— GIVEN ENTRIES —
Segment Open
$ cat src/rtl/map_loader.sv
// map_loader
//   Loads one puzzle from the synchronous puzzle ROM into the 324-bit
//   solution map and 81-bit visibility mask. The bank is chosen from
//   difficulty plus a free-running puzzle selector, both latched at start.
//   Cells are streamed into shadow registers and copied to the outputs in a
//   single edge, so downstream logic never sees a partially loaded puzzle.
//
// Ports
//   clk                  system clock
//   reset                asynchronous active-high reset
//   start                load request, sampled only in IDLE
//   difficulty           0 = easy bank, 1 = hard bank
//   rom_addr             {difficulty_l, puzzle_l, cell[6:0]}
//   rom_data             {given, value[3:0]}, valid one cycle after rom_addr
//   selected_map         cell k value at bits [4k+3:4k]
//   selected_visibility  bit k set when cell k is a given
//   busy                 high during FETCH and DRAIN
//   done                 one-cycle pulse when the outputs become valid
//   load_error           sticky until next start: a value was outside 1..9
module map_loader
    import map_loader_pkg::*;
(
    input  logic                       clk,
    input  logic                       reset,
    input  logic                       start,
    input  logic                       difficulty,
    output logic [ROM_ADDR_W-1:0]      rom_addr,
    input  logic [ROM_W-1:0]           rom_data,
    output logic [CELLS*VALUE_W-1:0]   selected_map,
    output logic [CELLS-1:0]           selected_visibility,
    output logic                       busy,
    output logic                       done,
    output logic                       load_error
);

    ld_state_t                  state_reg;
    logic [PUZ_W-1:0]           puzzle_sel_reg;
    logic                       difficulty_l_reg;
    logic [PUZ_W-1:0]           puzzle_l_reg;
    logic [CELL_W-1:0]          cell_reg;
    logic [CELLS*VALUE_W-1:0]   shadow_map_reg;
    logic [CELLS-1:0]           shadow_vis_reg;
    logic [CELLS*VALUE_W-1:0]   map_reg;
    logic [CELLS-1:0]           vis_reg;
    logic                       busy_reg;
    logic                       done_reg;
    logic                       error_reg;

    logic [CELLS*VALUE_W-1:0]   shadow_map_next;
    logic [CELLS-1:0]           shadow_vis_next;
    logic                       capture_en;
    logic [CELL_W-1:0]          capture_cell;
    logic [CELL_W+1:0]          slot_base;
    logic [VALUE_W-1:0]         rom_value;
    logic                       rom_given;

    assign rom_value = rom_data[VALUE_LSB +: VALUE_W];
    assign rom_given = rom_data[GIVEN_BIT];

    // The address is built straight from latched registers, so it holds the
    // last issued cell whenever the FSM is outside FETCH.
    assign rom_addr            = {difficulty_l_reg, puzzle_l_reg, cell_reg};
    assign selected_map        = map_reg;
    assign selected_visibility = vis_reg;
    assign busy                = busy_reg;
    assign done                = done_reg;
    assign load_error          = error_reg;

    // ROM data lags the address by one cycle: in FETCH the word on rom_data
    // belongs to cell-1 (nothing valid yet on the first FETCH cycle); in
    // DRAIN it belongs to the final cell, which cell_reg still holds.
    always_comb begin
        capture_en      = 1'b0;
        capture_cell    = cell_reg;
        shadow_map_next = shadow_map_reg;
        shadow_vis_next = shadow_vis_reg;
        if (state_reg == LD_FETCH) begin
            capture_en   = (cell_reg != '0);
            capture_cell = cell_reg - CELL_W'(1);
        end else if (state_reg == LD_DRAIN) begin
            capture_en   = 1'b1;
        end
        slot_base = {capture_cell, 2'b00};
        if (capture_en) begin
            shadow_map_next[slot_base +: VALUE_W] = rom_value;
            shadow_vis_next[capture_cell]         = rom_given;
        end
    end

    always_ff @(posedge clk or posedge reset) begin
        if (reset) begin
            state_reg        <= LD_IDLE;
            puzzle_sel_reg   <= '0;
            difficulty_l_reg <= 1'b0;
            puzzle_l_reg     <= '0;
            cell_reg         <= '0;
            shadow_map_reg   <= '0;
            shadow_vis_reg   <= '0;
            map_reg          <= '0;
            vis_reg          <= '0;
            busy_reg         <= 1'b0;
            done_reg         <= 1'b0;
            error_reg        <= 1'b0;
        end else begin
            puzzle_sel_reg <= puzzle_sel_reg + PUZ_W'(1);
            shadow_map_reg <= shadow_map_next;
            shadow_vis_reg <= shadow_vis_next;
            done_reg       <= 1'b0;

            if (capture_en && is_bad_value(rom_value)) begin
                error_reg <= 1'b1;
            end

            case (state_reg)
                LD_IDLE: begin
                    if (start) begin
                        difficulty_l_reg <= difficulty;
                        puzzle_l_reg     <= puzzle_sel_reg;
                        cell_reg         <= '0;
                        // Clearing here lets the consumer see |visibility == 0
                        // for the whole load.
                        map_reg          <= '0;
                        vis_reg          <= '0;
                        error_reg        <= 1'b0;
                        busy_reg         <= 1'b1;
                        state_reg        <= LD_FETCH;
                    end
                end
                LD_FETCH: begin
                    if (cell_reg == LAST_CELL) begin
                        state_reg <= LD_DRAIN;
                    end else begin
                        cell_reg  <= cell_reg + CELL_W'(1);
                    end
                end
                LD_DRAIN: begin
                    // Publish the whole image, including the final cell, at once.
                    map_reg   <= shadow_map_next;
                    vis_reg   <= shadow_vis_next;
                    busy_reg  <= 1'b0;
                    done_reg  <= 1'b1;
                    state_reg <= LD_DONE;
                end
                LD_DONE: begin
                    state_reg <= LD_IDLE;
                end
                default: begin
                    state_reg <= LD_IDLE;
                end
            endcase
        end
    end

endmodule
Segment Closed
Segment Open
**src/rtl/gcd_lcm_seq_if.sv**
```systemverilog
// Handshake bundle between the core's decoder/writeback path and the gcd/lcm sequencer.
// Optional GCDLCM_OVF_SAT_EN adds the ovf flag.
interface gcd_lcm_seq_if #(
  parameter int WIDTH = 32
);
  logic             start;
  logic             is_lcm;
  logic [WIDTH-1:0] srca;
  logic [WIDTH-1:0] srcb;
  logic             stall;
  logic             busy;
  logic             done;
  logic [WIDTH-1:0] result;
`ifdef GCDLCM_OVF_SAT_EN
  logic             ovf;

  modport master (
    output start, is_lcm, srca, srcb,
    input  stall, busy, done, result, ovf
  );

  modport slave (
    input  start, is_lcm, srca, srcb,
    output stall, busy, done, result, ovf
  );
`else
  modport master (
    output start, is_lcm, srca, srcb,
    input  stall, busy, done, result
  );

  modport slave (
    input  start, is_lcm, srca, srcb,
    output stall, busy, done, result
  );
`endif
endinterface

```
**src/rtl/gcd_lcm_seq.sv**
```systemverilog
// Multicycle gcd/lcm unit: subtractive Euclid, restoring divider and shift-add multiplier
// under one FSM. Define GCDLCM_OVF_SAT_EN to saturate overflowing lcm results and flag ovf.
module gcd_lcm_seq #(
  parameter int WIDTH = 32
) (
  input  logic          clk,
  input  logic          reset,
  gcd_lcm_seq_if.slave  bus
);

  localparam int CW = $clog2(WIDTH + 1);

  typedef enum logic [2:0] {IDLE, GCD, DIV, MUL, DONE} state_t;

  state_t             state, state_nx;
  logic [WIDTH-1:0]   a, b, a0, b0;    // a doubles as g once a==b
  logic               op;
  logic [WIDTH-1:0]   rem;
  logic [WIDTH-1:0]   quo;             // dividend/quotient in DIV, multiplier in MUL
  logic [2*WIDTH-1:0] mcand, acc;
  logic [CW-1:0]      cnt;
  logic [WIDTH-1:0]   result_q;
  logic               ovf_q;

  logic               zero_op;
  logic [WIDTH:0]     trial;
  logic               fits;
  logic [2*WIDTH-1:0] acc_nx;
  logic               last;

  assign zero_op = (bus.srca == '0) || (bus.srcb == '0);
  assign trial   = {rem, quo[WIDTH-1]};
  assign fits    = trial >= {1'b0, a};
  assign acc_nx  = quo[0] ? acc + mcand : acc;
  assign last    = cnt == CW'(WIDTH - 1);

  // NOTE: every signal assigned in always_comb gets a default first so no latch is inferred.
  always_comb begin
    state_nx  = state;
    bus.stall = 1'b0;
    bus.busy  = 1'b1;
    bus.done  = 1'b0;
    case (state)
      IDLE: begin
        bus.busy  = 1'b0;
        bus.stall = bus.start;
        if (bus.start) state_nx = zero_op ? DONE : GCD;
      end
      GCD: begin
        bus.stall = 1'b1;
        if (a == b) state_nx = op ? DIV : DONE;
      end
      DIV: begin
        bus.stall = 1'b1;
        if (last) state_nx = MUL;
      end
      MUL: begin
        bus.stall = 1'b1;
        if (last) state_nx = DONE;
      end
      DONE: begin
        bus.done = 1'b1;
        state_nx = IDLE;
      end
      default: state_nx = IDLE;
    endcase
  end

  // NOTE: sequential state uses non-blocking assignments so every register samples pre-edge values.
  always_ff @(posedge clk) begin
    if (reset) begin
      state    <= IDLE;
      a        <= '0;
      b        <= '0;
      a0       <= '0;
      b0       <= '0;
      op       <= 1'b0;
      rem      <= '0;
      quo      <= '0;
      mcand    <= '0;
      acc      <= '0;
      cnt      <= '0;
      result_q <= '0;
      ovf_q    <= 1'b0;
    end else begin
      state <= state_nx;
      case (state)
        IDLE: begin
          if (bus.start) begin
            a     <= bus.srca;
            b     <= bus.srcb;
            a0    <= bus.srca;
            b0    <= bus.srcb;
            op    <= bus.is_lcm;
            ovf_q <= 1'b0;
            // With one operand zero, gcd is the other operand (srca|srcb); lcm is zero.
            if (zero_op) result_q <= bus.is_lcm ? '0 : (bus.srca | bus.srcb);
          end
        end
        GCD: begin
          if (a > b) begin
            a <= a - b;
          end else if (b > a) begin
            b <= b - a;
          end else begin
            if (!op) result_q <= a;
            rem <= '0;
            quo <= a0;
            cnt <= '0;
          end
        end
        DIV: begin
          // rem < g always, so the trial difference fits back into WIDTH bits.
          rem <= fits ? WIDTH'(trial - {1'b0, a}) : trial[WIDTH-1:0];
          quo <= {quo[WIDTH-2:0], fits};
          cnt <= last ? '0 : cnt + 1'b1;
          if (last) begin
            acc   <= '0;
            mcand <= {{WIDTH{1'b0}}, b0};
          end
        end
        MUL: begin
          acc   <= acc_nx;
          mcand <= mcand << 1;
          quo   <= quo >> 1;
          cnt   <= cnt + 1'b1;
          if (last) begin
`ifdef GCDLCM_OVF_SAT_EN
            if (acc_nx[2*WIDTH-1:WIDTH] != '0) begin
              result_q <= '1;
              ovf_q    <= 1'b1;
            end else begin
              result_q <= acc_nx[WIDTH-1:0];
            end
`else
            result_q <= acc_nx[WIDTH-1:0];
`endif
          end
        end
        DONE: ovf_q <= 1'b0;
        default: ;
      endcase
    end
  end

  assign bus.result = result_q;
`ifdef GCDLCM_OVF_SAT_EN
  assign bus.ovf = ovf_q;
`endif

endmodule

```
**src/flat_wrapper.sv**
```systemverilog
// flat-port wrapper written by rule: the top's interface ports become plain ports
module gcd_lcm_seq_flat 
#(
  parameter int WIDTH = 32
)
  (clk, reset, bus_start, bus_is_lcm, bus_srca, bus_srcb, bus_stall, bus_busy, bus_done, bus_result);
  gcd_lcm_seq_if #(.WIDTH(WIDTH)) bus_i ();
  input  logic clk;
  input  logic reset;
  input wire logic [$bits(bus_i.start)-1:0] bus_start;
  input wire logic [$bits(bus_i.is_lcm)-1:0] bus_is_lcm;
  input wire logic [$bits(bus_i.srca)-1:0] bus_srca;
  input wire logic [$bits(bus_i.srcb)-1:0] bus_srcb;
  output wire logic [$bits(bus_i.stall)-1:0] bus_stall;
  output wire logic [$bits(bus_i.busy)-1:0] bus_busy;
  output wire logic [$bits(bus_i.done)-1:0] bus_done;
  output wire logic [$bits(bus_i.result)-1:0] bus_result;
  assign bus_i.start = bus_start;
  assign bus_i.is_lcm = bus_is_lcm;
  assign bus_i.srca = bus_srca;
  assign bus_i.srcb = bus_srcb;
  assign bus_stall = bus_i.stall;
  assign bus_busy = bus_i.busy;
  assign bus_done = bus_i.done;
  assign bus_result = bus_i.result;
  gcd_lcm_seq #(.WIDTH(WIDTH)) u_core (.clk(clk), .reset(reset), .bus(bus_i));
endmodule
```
Segment Closed
— EXERCISE REQUIREMENTS —
Take the line above containing "cell, at once.", the line containing "LD_DONE: begin", and all lines in between, and copy them exactly without anything else.

— ANSWER BOX —
                    // Publish the whole image, including the final cell, at once.
                    map_reg   <= shadow_map_next;
                    vis_reg   <= shadow_vis_next;
                    busy_reg  <= 1'b0;
                    done_reg  <= 1'b1;
                    state_reg <= LD_DONE;
                end
                LD_DONE: begin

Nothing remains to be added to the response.